* _WHAT THIS TASK INVOLVES_
Within the records below is a range that opens at the line with "assign bus_i.exm_rd_wren_i = bus_exm_rd_wren_i;" and closes at the line with "assign bus_ex_is_store_o = bus_i.ex_is_store_o;". Return that range word for word, both ends included, and only that range.

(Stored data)

### src/rtl/id_ex_stage_pkg.sv
// rtl/id_ex_stage_pkg.sv - shared ALU op codes, operand selects and ID/EX register layout
// Purpose: constants and types shared by the ID/EX stage, its interface and forward unit.
// Ports: none (package).
package id_ex_stage_pkg;

    localparam int XLEN   = 32;
    localparam int REG_AW = 5;

    typedef enum logic [3:0] {
        ALU_ADD  = 4'd0,
        ALU_SUB  = 4'd1,
        ALU_SLL  = 4'd2,
        ALU_SLT  = 4'd3,
        ALU_SLTU = 4'd4,
        ALU_XOR  = 4'd5,
        ALU_SRL  = 4'd6,
        ALU_SRA  = 4'd7,
        ALU_OR   = 4'd8,
        ALU_AND  = 4'd9,
        ALU_RS2  = 4'd10
    } alu_op_e;

    localparam logic OP_A_RS1 = 1'b0;
    localparam logic OP_A_PC  = 1'b1;
    localparam logic OP_B_RS2 = 1'b0;
    localparam logic OP_B_IMM = 1'b1;

    typedef struct packed {
        logic              valid;
        logic [XLEN-1:0]   pc;
        logic [XLEN-1:0]   rs1_data;
        logic [XLEN-1:0]   rs2_data;
        logic [XLEN-1:0]   imm;
        logic [REG_AW-1:0] rs1_addr;
        logic [REG_AW-1:0] rs2_addr;
        logic [REG_AW-1:0] rd_addr;
        alu_op_e           alu_op;
        logic              op_a_sel;
        logic              op_b_sel;
        logic              rd_wren;
        logic              is_load;
        logic              is_store;
    } idex_t;

    // Reset value and bubble share one constant: nothing valid, ALU_ADD, zero data.
    localparam idex_t IDEX_BUBBLE = '{
        valid:    1'b0,
        pc:       '0,
        rs1_data: '0,
        rs2_data: '0,
        imm:      '0,
        rs1_addr: '0,
        rs2_addr: '0,
        rd_addr:  '0,
        alu_op:   ALU_ADD,
        op_a_sel: OP_A_RS1,
        op_b_sel: OP_B_RS2,
        rd_wren:  1'b0,
        is_load:  1'b0,
        is_store: 1'b0
    };

    // A source register depends on a writer when the writer is enabled and hits
    // the same non-zero register; x0 never carries a dependency.
    function automatic logic raw_match(input logic [REG_AW-1:0] src,
                                       input logic [REG_AW-1:0] dst,
                                       input logic              dst_wren);
        return dst_wren & (src != '0) & (src == dst);
    endfunction

endpackage

### src/rtl/id_ex_stage_if.sv
// rtl/id_ex_stage_if.sv - ID/EX stage signal bundle with master/slave modports
// Purpose: groups ID inputs, pipeline control, forwarding sources and EX outputs.
// Ports: master = upstream/environment side, slave = id_ex_stage side.
interface id_ex_stage_if;
    import id_ex_stage_pkg::*;

    logic              id_valid_i;
    logic [XLEN-1:0]   id_pc_i;
    logic [XLEN-1:0]   id_rs1_data_i;
    logic [XLEN-1:0]   id_rs2_data_i;
    logic [XLEN-1:0]   id_imm_i;
    logic [REG_AW-1:0] id_rs1_addr_i;
    logic [REG_AW-1:0] id_rs2_addr_i;
    logic [REG_AW-1:0] id_rd_addr_i;
    logic [3:0]        id_alu_op_i;
    logic              id_op_a_sel_i;
    logic              id_op_b_sel_i;
    logic              id_rd_wren_i;
    logic              id_is_load_i;
    logic              id_is_store_i;
    logic              stall_i;
    logic              flush_i;
    logic [REG_AW-1:0] exm_rd_addr_i;
    logic              exm_rd_wren_i;
    logic [XLEN-1:0]   exm_data_i;
    logic [REG_AW-1:0] mwb_rd_addr_i;
    logic              mwb_rd_wren_i;
    logic [XLEN-1:0]   mwb_data_i;
    logic              hazard_o;
    logic              ex_valid_o;
    logic [XLEN-1:0]   ex_pc_o;
    logic [XLEN-1:0]   operand_a_o;
    logic [XLEN-1:0]   operand_b_o;
    logic [3:0]        alu_op_o;
    logic [XLEN-1:0]   store_data_o;
    logic [REG_AW-1:0] ex_rd_addr_o;
    logic              ex_rd_wren_o;
    logic              ex_is_load_o;
    logic              ex_is_store_o;

    modport master (
        output id_valid_i, id_pc_i, id_rs1_data_i, id_rs2_data_i, id_imm_i,
               id_rs1_addr_i, id_rs2_addr_i, id_rd_addr_i, id_alu_op_i,
               id_op_a_sel_i, id_op_b_sel_i, id_rd_wren_i, id_is_load_i,
               id_is_store_i, stall_i, flush_i, exm_rd_addr_i, exm_rd_wren_i,
               exm_data_i, mwb_rd_addr_i, mwb_rd_wren_i, mwb_data_i,
        input  hazard_o, ex_valid_o, ex_pc_o, operand_a_o, operand_b_o, alu_op_o,
               store_data_o, ex_rd_addr_o, ex_rd_wren_o, ex_is_load_o, ex_is_store_o
    );

    modport slave (
        input  id_valid_i, id_pc_i, id_rs1_data_i, id_rs2_data_i, id_imm_i,
               id_rs1_addr_i, id_rs2_addr_i, id_rd_addr_i, id_alu_op_i,
               id_op_a_sel_i, id_op_b_sel_i, id_rd_wren_i, id_is_load_i,
               id_is_store_i, stall_i, flush_i, exm_rd_addr_i, exm_rd_wren_i,
               exm_data_i, mwb_rd_addr_i, mwb_rd_wren_i, mwb_data_i,
        output hazard_o, ex_valid_o, ex_pc_o, operand_a_o, operand_b_o, alu_op_o,
               store_data_o, ex_rd_addr_o, ex_rd_wren_o, ex_is_load_o, ex_is_store_o
    );

endinterface

### src/rtl/id_ex_fwd_unit.sv
// rtl/id_ex_fwd_unit.sv - per-operand forwarding select for the EX stage
// Purpose: picks EX/MEM result, else MEM/WB data, else registered regfile data.
// Ports: rs_addr_i/rs_data_i (registered source), exm_*/mwb_* writer triplets, fwd_data_o.
module id_ex_fwd_unit
    import id_ex_stage_pkg::*;
(
    input  logic [REG_AW-1:0] rs_addr_i,
    input  logic [XLEN-1:0]   rs_data_i,
    input  logic [REG_AW-1:0] exm_rd_addr_i,
    input  logic              exm_rd_wren_i,
    input  logic [XLEN-1:0]   exm_data_i,
    input  logic [REG_AW-1:0] mwb_rd_addr_i,
    input  logic              mwb_rd_wren_i,
    input  logic [XLEN-1:0]   mwb_data_i,
    output logic [XLEN-1:0]   fwd_data_o
);

    // EX/MEM is the younger writer, so it wins over MEM/WB.
    always_comb begin
        fwd_data_o = rs_data_i;
        if (raw_match(rs_addr_i, exm_rd_addr_i, exm_rd_wren_i)) begin
            fwd_data_o = exm_data_i;
        end else if (raw_match(rs_addr_i, mwb_rd_addr_i, mwb_rd_wren_i)) begin
            fwd_data_o = mwb_data_i;
        end
    end

endmodule

### src/rtl/id_ex_stage.sv
// rtl/id_ex_stage.sv - ID/EX pipeline register with EX operand selection and hazard detect
// Purpose: latches ID fields, forwards EX/MEM and MEM/WB results into the ALU operands,
//          raises hazard_o on load-use, handles stall and flush.
// Ports: clk_i, rst_ni (async active-low), bus (id_ex_stage_if.slave).
// Config: ID_EX_FWD_EN defined enables forwarding; undefined, every RAW dependency
//         against EX, EX/MEM or MEM/WB is resolved by hazard_o instead.
module id_ex_stage
    import id_ex_stage_pkg::*;
(
    input  logic          clk_i,
    input  logic          rst_ni,
    id_ex_stage_if.slave  bus
);

`ifdef ID_EX_FWD_EN
    localparam logic FWD_EN = 1'b1;
`else
    localparam logic FWD_EN = 1'b0;
`endif

    idex_t           ex_q, ex_d;
    logic            load_use, raw_stall, hazard;
    logic [XLEN-1:0] fwd_rs1, fwd_rs2;

    always_comb begin
        load_use = ex_q.valid & ex_q.is_load & bus.id_valid_i &
                   (raw_match(bus.id_rs1_addr_i, ex_q.rd_addr, 1'b1) |
                    raw_match(bus.id_rs2_addr_i, ex_q.rd_addr, 1'b1));
`ifdef ID_EX_FWD_EN
        raw_stall = 1'b0;
`else
        // Without forwarding, any in-flight writer of an ID source must drain first.
        raw_stall = bus.id_valid_i &
            (raw_match(bus.id_rs1_addr_i, ex_q.rd_addr, ex_q.valid & ex_q.rd_wren) |
             raw_match(bus.id_rs1_addr_i, bus.exm_rd_addr_i, bus.exm_rd_wren_i) |
             raw_match(bus.id_rs1_addr_i, bus.mwb_rd_addr_i, bus.mwb_rd_wren_i) |
             raw_match(bus.id_rs2_addr_i, ex_q.rd_addr, ex_q.valid & ex_q.rd_wren) |
             raw_match(bus.id_rs2_addr_i, bus.exm_rd_addr_i, bus.exm_rd_wren_i) |
             raw_match(bus.id_rs2_addr_i, bus.mwb_rd_addr_i, bus.mwb_rd_wren_i));
`endif
        // The ID instruction is being discarded on flush, so it cannot stall anything.
        hazard = ~bus.flush_i & (load_use | raw_stall);
    end

    always_comb begin
        ex_d = ex_q;
        if (bus.flush_i) begin
            ex_d = IDEX_BUBBLE;
        end else if (bus.stall_i) begin
            ex_d = ex_q;
        end else if (hazard) begin
            ex_d = IDEX_BUBBLE;
        end else begin
            ex_d.valid    = bus.id_valid_i;
            ex_d.pc       = bus.id_pc_i;
            ex_d.rs1_data = bus.id_rs1_data_i;
            ex_d.rs2_data = bus.id_rs2_data_i;
            ex_d.imm      = bus.id_imm_i;
            ex_d.rs1_addr = bus.id_rs1_addr_i;
            ex_d.rs2_addr = bus.id_rs2_addr_i;
            ex_d.rd_addr  = bus.id_rd_addr_i;
            ex_d.alu_op   = alu_op_e'(bus.id_alu_op_i);
            ex_d.op_a_sel = bus.id_op_a_sel_i;
            ex_d.op_b_sel = bus.id_op_b_sel_i;
            ex_d.rd_wren  = bus.id_rd_wren_i  & bus.id_valid_i;
            ex_d.is_load  = bus.id_is_load_i  & bus.id_valid_i;
            ex_d.is_store = bus.id_is_store_i & bus.id_valid_i;
        end
    end

    always_ff @(posedge clk_i or negedge rst_ni) begin
        if (!rst_ni) begin
            ex_q <= IDEX_BUBBLE;
        end else begin
            ex_q <= ex_d;
        end
    end

    id_ex_fwd_unit u_fwd_rs1 (
        .rs_addr_i     (ex_q.rs1_addr),
        .rs_data_i     (ex_q.rs1_data),
        .exm_rd_addr_i (bus.exm_rd_addr_i),
        .exm_rd_wren_i (bus.exm_rd_wren_i & FWD_EN),
        .exm_data_i    (bus.exm_data_i),
        .mwb_rd_addr_i (bus.mwb_rd_addr_i),
        .mwb_rd_wren_i (bus.mwb_rd_wren_i & FWD_EN),
        .mwb_data_i    (bus.mwb_data_i),
        .fwd_data_o    (fwd_rs1)
    );

    id_ex_fwd_unit u_fwd_rs2 (
        .rs_addr_i     (ex_q.rs2_addr),
        .rs_data_i     (ex_q.rs2_data),
        .exm_rd_addr_i (bus.exm_rd_addr_i),
        .exm_rd_wren_i (bus.exm_rd_wren_i & FWD_EN),
        .exm_data_i    (bus.exm_data_i),
        .mwb_rd_addr_i (bus.mwb_rd_addr_i),
        .mwb_rd_wren_i (bus.mwb_rd_wren_i & FWD_EN),
        .mwb_data_i    (bus.mwb_data_i),
        .fwd_data_o    (fwd_rs2)
    );

    assign bus.hazard_o      = hazard;
    assign bus.ex_valid_o    = ex_q.valid;
    assign bus.ex_pc_o       = ex_q.pc;
    assign bus.operand_a_o   = (ex_q.op_a_sel == OP_A_PC)  ? ex_q.pc  : fwd_rs1;
    assign bus.operand_b_o   = (ex_q.op_b_sel == OP_B_IMM) ? ex_q.imm : fwd_rs2;
    assign bus.alu_op_o      = ex_q.alu_op;
    assign bus.store_data_o  = fwd_rs2;
    assign bus.ex_rd_addr_o  = ex_q.rd_addr;
    assign bus.ex_rd_wren_o  = ex_q.rd_wren;
    assign bus.ex_is_load_o  = ex_q.is_load;
    assign bus.ex_is_store_o = ex_q.is_store;

endmodule

### src/flat_wrapper.sv
// flat-port wrapper written by rule: the top's interface ports become plain ports
module id_ex_stage_flat import id_ex_stage_pkg::*;
  (clk_i, rst_ni, bus_id_valid_i, bus_id_pc_i, bus_id_rs1_data_i, bus_id_rs2_data_i, bus_id_imm_i, bus_id_rs1_addr_i, bus_id_rs2_addr_i, bus_id_rd_addr_i, bus_id_alu_op_i, bus_id_op_a_sel_i, bus_id_op_b_sel_i, bus_id_rd_wren_i, bus_id_is_load_i, bus_id_is_store_i, bus_stall_i, bus_flush_i, bus_exm_rd_addr_i, bus_exm_rd_wren_i, bus_exm_data_i, bus_mwb_rd_addr_i, bus_mwb_rd_wren_i, bus_mwb_data_i, bus_hazard_o, bus_ex_valid_o, bus_ex_pc_o, bus_operand_a_o, bus_operand_b_o, bus_alu_op_o, bus_store_data_o, bus_ex_rd_addr_o, bus_ex_rd_wren_o, bus_ex_is_load_o, bus_ex_is_store_o);
  id_ex_stage_if bus_i ();
  input  logic clk_i;
  input  logic rst_ni;
  input wire logic [$bits(bus_i.id_valid_i)-1:0] bus_id_valid_i;
  input wire logic [$bits(bus_i.id_pc_i)-1:0] bus_id_pc_i;
  input wire logic [$bits(bus_i.id_rs1_data_i)-1:0] bus_id_rs1_data_i;
  input wire logic [$bits(bus_i.id_rs2_data_i)-1:0] bus_id_rs2_data_i;
  input wire logic [$bits(bus_i.id_imm_i)-1:0] bus_id_imm_i;
  input wire logic [$bits(bus_i.id_rs1_addr_i)-1:0] bus_id_rs1_addr_i;
  input wire logic [$bits(bus_i.id_rs2_addr_i)-1:0] bus_id_rs2_addr_i;
  input wire logic [$bits(bus_i.id_rd_addr_i)-1:0] bus_id_rd_addr_i;
  input wire logic [$bits(bus_i.id_alu_op_i)-1:0] bus_id_alu_op_i;
  input wire logic [$bits(bus_i.id_op_a_sel_i)-1:0] bus_id_op_a_sel_i;
  input wire logic [$bits(bus_i.id_op_b_sel_i)-1:0] bus_id_op_b_sel_i;
  input wire logic [$bits(bus_i.id_rd_wren_i)-1:0] bus_id_rd_wren_i;
  input wire logic [$bits(bus_i.id_is_load_i)-1:0] bus_id_is_load_i;
  input wire logic [$bits(bus_i.id_is_store_i)-1:0] bus_id_is_store_i;
  input wire logic [$bits(bus_i.stall_i)-1:0] bus_stall_i;
  input wire logic [$bits(bus_i.flush_i)-1:0] bus_flush_i;
  input wire logic [$bits(bus_i.exm_rd_addr_i)-1:0] bus_exm_rd_addr_i;
  input wire logic [$bits(bus_i.exm_rd_wren_i)-1:0] bus_exm_rd_wren_i;
  input wire logic [$bits(bus_i.exm_data_i)-1:0] bus_exm_data_i;
  input wire logic [$bits(bus_i.mwb_rd_addr_i)-1:0] bus_mwb_rd_addr_i;
  input wire logic [$bits(bus_i.mwb_rd_wren_i)-1:0] bus_mwb_rd_wren_i;
  input wire logic [$bits(bus_i.mwb_data_i)-1:0] bus_mwb_data_i;
  output wire logic [$bits(bus_i.hazard_o)-1:0] bus_hazard_o;
  output wire logic [$bits(bus_i.ex_valid_o)-1:0] bus_ex_valid_o;
  output wire logic [$bits(bus_i.ex_pc_o)-1:0] bus_ex_pc_o;
  output wire logic [$bits(bus_i.operand_a_o)-1:0] bus_operand_a_o;
  output wire logic [$bits(bus_i.operand_b_o)-1:0] bus_operand_b_o;
  output wire logic [$bits(bus_i.alu_op_o)-1:0] bus_alu_op_o;
  output wire logic [$bits(bus_i.store_data_o)-1:0] bus_store_data_o;
  output wire logic [$bits(bus_i.ex_rd_addr_o)-1:0] bus_ex_rd_addr_o;
  output wire logic [$bits(bus_i.ex_rd_wren_o)-1:0] bus_ex_rd_wren_o;
  output wire logic [$bits(bus_i.ex_is_load_o)-1:0] bus_ex_is_load_o;
  output wire logic [$bits(bus_i.ex_is_store_o)-1:0] bus_ex_is_store_o;
  assign bus_i.id_valid_i = bus_id_valid_i;
  assign bus_i.id_pc_i = bus_id_pc_i;
  assign bus_i.id_rs1_data_i = bus_id_rs1_data_i;
  assign bus_i.id_rs2_data_i = bus_id_rs2_data_i;
  assign bus_i.id_imm_i = bus_id_imm_i;
  assign bus_i.id_rs1_addr_i = bus_id_rs1_addr_i;
  assign bus_i.id_rs2_addr_i = bus_id_rs2_addr_i;
  assign bus_i.id_rd_addr_i = bus_id_rd_addr_i;
  assign bus_i.id_alu_op_i = bus_id_alu_op_i;
  assign bus_i.id_op_a_sel_i = bus_id_op_a_sel_i;
  assign bus_i.id_op_b_sel_i = bus_id_op_b_sel_i;
  assign bus_i.id_rd_wren_i = bus_id_rd_wren_i;
  assign bus_i.id_is_load_i = bus_id_is_load_i;
  assign bus_i.id_is_store_i = bus_id_is_store_i;
  assign bus_i.stall_i = bus_stall_i;
  assign bus_i.flush_i = bus_flush_i;
  assign bus_i.exm_rd_addr_i = bus_exm_rd_addr_i;
  assign bus_i.exm_rd_wren_i = bus_exm_rd_wren_i;
  assign bus_i.exm_data_i = bus_exm_data_i;
  assign bus_i.mwb_rd_addr_i = bus_mwb_rd_addr_i;
  assign bus_i.mwb_rd_wren_i = bus_mwb_rd_wren_i;
  assign bus_i.mwb_data_i = bus_mwb_data_i;
  assign bus_hazard_o = bus_i.hazard_o;
  assign bus_ex_valid_o = bus_i.ex_valid_o;
  assign bus_ex_pc_o = bus_i.ex_pc_o;
  assign bus_operand_a_o = bus_i.operand_a_o;
  assign bus_operand_b_o = bus_i.operand_b_o;
  assign bus_alu_op_o = bus_i.alu_op_o;
  assign bus_store_data_o = bus_i.store_data_o;
  assign bus_ex_rd_addr_o = bus_i.ex_rd_addr_o;
  assign bus_ex_rd_wren_o = bus_i.ex_rd_wren_o;
  assign bus_ex_is_load_o = bus_i.ex_is_load_o;
  assign bus_ex_is_store_o = bus_i.ex_is_store_o;
  id_ex_stage u_core (.clk_i(clk_i), .rst_ni(rst_ni), .bus(bus_i));
endmodule
### config.mk
export PLATFORM = sky130hd
export DESIGN_NAME = id_ex_stage_flat
export DESIGN_NICKNAME = d
export VERILOG_FILES = /design/src/rtl/id_ex_stage_pkg.sv /design/src/rtl/id_ex_stage_if.sv /design/src/rtl/id_ex_fwd_unit.sv /design/src/rtl/id_ex_stage.sv /design/src/flat_wrapper.sv
export SDC_FILE = /design/constraint.sdc
export NUM_CORES = 1
export LEC_CHECK = 0
export CAP_MARGIN = 0
export CORE_MARGIN = 2
export CORE_UTILIZATION = 52
export DETAILED_ROUTE_END_ITERATION = 16
export MAX_ROUTING_LAYER = met4
export PLACE_DENSITY = 0.93
export SYNTH_ARGS = -nofsm -noshare
export SYNTH_HDL_FRONTEND = slang
export SYNTH_HIERARCHICAL = 1
export SYNTH_SLANG_ARGS = --single-unit
### constraint.sdc
create_clock -name clk_i -period 3.5 [get_ports clk_i]
set_input_delay 0.7 -clock clk_i [delete_from_list [all_inputs] [get_ports clk_i]]
set_output_delay 0.7 -clock clk_i [all_outputs]
set_load 0.03 [all_outputs]
==> flow_metrics.env, run 1 <==
export IMPL_track_usage_pct=40.9
export IMPL_synthTopCellsByArea="dfrtp_1 (33%), o41ai_2 (11%), a31oi_1 (7.1%), mux2_2 (6.1%), a32oi_1 (5.9%)"
export IMPL_p_leak_nw=6.42
export IMPL_crit_required_ns=2.80
export IMPL_rows=55
export IMPL_status="finished, violations left"
export IMPL_cts_buffer_depth=2
export IMPL_grt_pass1_vias=12200
export IMPL_antenna_left=0
export IMPL_ir_drop_mv=0.298
export IMPL_period_share_pct=93.5
export IMPL_cap_violations=0
export IMPL_drtIter0Drc=1853
export IMPL_place_congestion=1.00
export IMPL_synth_area_um2=11800
export IMPL_numPortBuffers=374
export IMPL_num_vias=12800
export IMPL_cp_max_fo=6
export IMPL_antenna_found_initial=17
export IMPL_endpoint_kind="output pin"
export IMPL_cts_resized=0
export IMPL_grt_start_max_net_pins=102
export IMPL_period_needed_ns=3.27
export IMPL_netlist_area_leader_share_pct=32.5
export IMPL_die_h_um=154
export IMPL_synth_top_cell_by_area="dfrtp_1"
export IMPL_synth_compound_area_share_pct=33.1
export IMPL_grt_pass1_wl_um=72800
export IMPL_drt_pre_antenna_iters=8
export IMPL_ys_seq_area_share_pct=32.5
export IMPL_drive_gt1_share_pct=14.7
export IMPL_finalHoldViolCount=0
export IMPL_ctsHoldBuffers=0
export IMPL_clkSinkCount=153
export IMPL_viasPerCell=6.94
export IMPL_root_buffer="clkbuf_16"
export IMPL_drv_slew=68
export IMPL_final_util_pct=70.8
export IMPL_ys_seq_elements=153
export IMPL_area_growth_pct=35.0
export IMPL_hold_ws_ns=0.202
export IMPL_setup_viol=0
export IMPL_synth_fa_ha_area_share_pct=0
export IMPL_cp_start_kind="input port"
export IMPL_max_slew_margin_pct=-17.0
export IMPL_clk_pin_slew_ns=0.07
export IMPL_synthSimpleGateAreaFrac_pct=10.4
export IMPL_max_freq_ghz=0.306
export IMPL_floorplan_initialDensity_pct=52.4
export IMPL_clk_latency_ns=0.44
export IMPL_synthXorXnorAreaFrac_pct=3.72
export IMPL_cp_data_arrival_time_ns=2.57
export IMPL_worst_pin_slew_ns=1.75
export IMPL_htreeDepth=4
export IMPL_core_um2=22400
export IMPL_synth_avg_cell_area_um2=8.99
export IMPL_wire_per_inst_um=26.9
export IMPL_clock_skew_ns=0.0153
export IMPL_powerDensity_nw_per_um2=403
export IMPL_violations="max-slew violations"
export IMPL_worstSetupPathType="in2out"
export IMPL_synthMuxAreaShare_pct=6.13
export IMPL_io_pins=375
export IMPL_cts_setup_buffers=0
export IMPL_synthCells=1308
export IMPL_hp_class="in2async"
export IMPL_drt_wl_total_um=49700
export IMPL_synth_warnings=6
export IMPL_synthDistinctLibCells=39
export IMPL_cts_tree="done"
export IMPL_fin_tns_setup_ns=0
export IMPL_hpwl_um=35000
export IMPL_numCtsBuffers=17
export IMPL_n_fill_cell=1649
export IMPL_fp_dieW_um=154
export IMPL_die_area_um2=23800
export IMPL_synth_top_family_by_area="compound AO/OA/AOI/OAI gates"
export IMPL_rsz0062_at_grt="no"
export IMPL_drc=0
export IMPL_gr_total_overflow=0
export IMPL_final_net_count=1762
final cells by class:
type / count / area [um2] / area share, %
multi-input cells: 794 / 6330 / 39.9
repair buffers: 407 / 4110 / 25.9
flip-flops and latches: 153 / 3830 / 24.1
inverters: 156 / 586 / 3.69
clock buffers: 19 / 433 / 2.73
well taps: 285 / 357 / 2.25
clock inverters: 13 / 194 / 1.22
diodes: 18 / 45.0 / 0.284
flip-flops by register name, summed over array words and instances, names as in the netlist:
signal and count:
u_core/bus.ex_is_store_o 1, u_core/bus.ex_pc_o 32, u_core/bus.ex_rd_addr_o 5, u_core/ex_q 108
u_core/bus.ex_is_load_o 1, u_core/bus.ex_rd_wren_o 1, u_core/bus.alu_op_o 4, u_core/bus.ex_valid_o 1
metal layers:
layer  track usage (%)  share of wire [%]  vias to the layer above
met3              9.30                 12                      157
li1                  -                  -                     5428
met2              60.2                 45                     1041
met4              23.1                5.2                        0
met5                 -                  0                        -
met1              52.1                 38                     6177
power by group:
group          leakage (nW)  internal [mW]  switching (mW)
Sequential             2.00           1.92           0.133
Combinational          4.13          0.951            1.37
Clock                 0.291           1.20           0.820
final timing paths:
check | startpoint | to | slack (ns) | cells after the start
worst max register to register | u_core/bus.ex_rd_addr_o[3] | u_core/ex_q[63] | 1.09 | 8
worst min register to register | u_core/bus.ex_is_store_o | u_core/bus.ex_is_store_o | 0.48 | 2
min in group clk_i | u_core/bus.ex_is_store_o | u_core/bus.ex_is_store_o | 0.48 | 2
worst max-delay path | bus_id_rs1_addr_i[0] | bus_hazard_o | 0.23 | 7
max in group asynchronous | rst_ni | u_core/bus.ex_rd_addr_o[0] | 2.58 | 2
worst min-delay path | rst_ni | u_core/bus.ex_pc_o[19] | 0.20 | 1
synthesized netlist by cell type (all sizes together):
| master | instances |
|---|---|
| and2 | 2 |
| o211a | 2 |
| and4 | 2 |
| conb | 1 |
| nor2 | 2 |
| o21ai | 64 |
| inv | 156 |
| o211ai | 4 |
| nor3b | 1 |
| o221ai | 1 |
| a21oi | 2 |
| a22oi | 1 |
| nor4 | 8 |
| xor2 | 16 |
| nand3 | 68 |
| o41ai | 152 |
| a31oi | 134 |
| buf | 79 |
| or4 | 2 |
| a32oi | 79 |
| a211oi | 2 |
| or2 | 3 |
| nand4 | 7 |
| xnor2 | 34 |
| mux2 | 64 |
| clkbuf | 131 |
| nand2 | 4 |
| nor3 | 134 |
| dfrtp | 153 |
metrics by stage:
| stage | setup WS [ns] | std cells | instance area [um2] | total power [mW] |
|---|---|---|---|---|
| 2_1_floorplan | 0.736 | 1313 | 11800 | 3.38 |
| 6_report | 0.227 | 1845 | 15900 | 6.40 |
| 5_1_grt | 0.0897 | 1844 | 15900 | 6.57 |
| 3_5_place_dp | 0.252 | 1795 | 15200 | 4.31 |
| 4_1_cts | 0.251 | 1827 | 15800 | 6.31 |
| 3_3_place_gp | 0.238 | 1795 | 15200 | 4.27 |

* _RESULT BELOW_
  assign bus_i.exm_rd_wren_i = bus_exm_rd_wren_i;
  assign bus_i.exm_data_i = bus_exm_data_i;
  assign bus_i.mwb_rd_addr_i = bus_mwb_rd_addr_i;
  assign bus_i.mwb_rd_wren_i = bus_mwb_rd_wren_i;
  assign bus_i.mwb_data_i = bus_mwb_data_i;
  assign bus_hazard_o = bus_i.hazard_o;
  assign bus_ex_valid_o = bus_i.ex_valid_o;
  assign bus_ex_pc_o = bus_i.ex_pc_o;
  assign bus_operand_a_o = bus_i.operand_a_o;
  assign bus_operand_b_o = bus_i.operand_b_o;
  assign bus_alu_op_o = bus_i.alu_op_o;
  assign bus_store_data_o = bus_i.store_data_o;
  assign bus_ex_rd_addr_o = bus_i.ex_rd_addr_o;
  assign bus_ex_rd_wren_o = bus_i.ex_rd_wren_o;
  assign bus_ex_is_load_o = bus_i.ex_is_load_o;
  assign bus_ex_is_store_o = bus_i.ex_is_store_o;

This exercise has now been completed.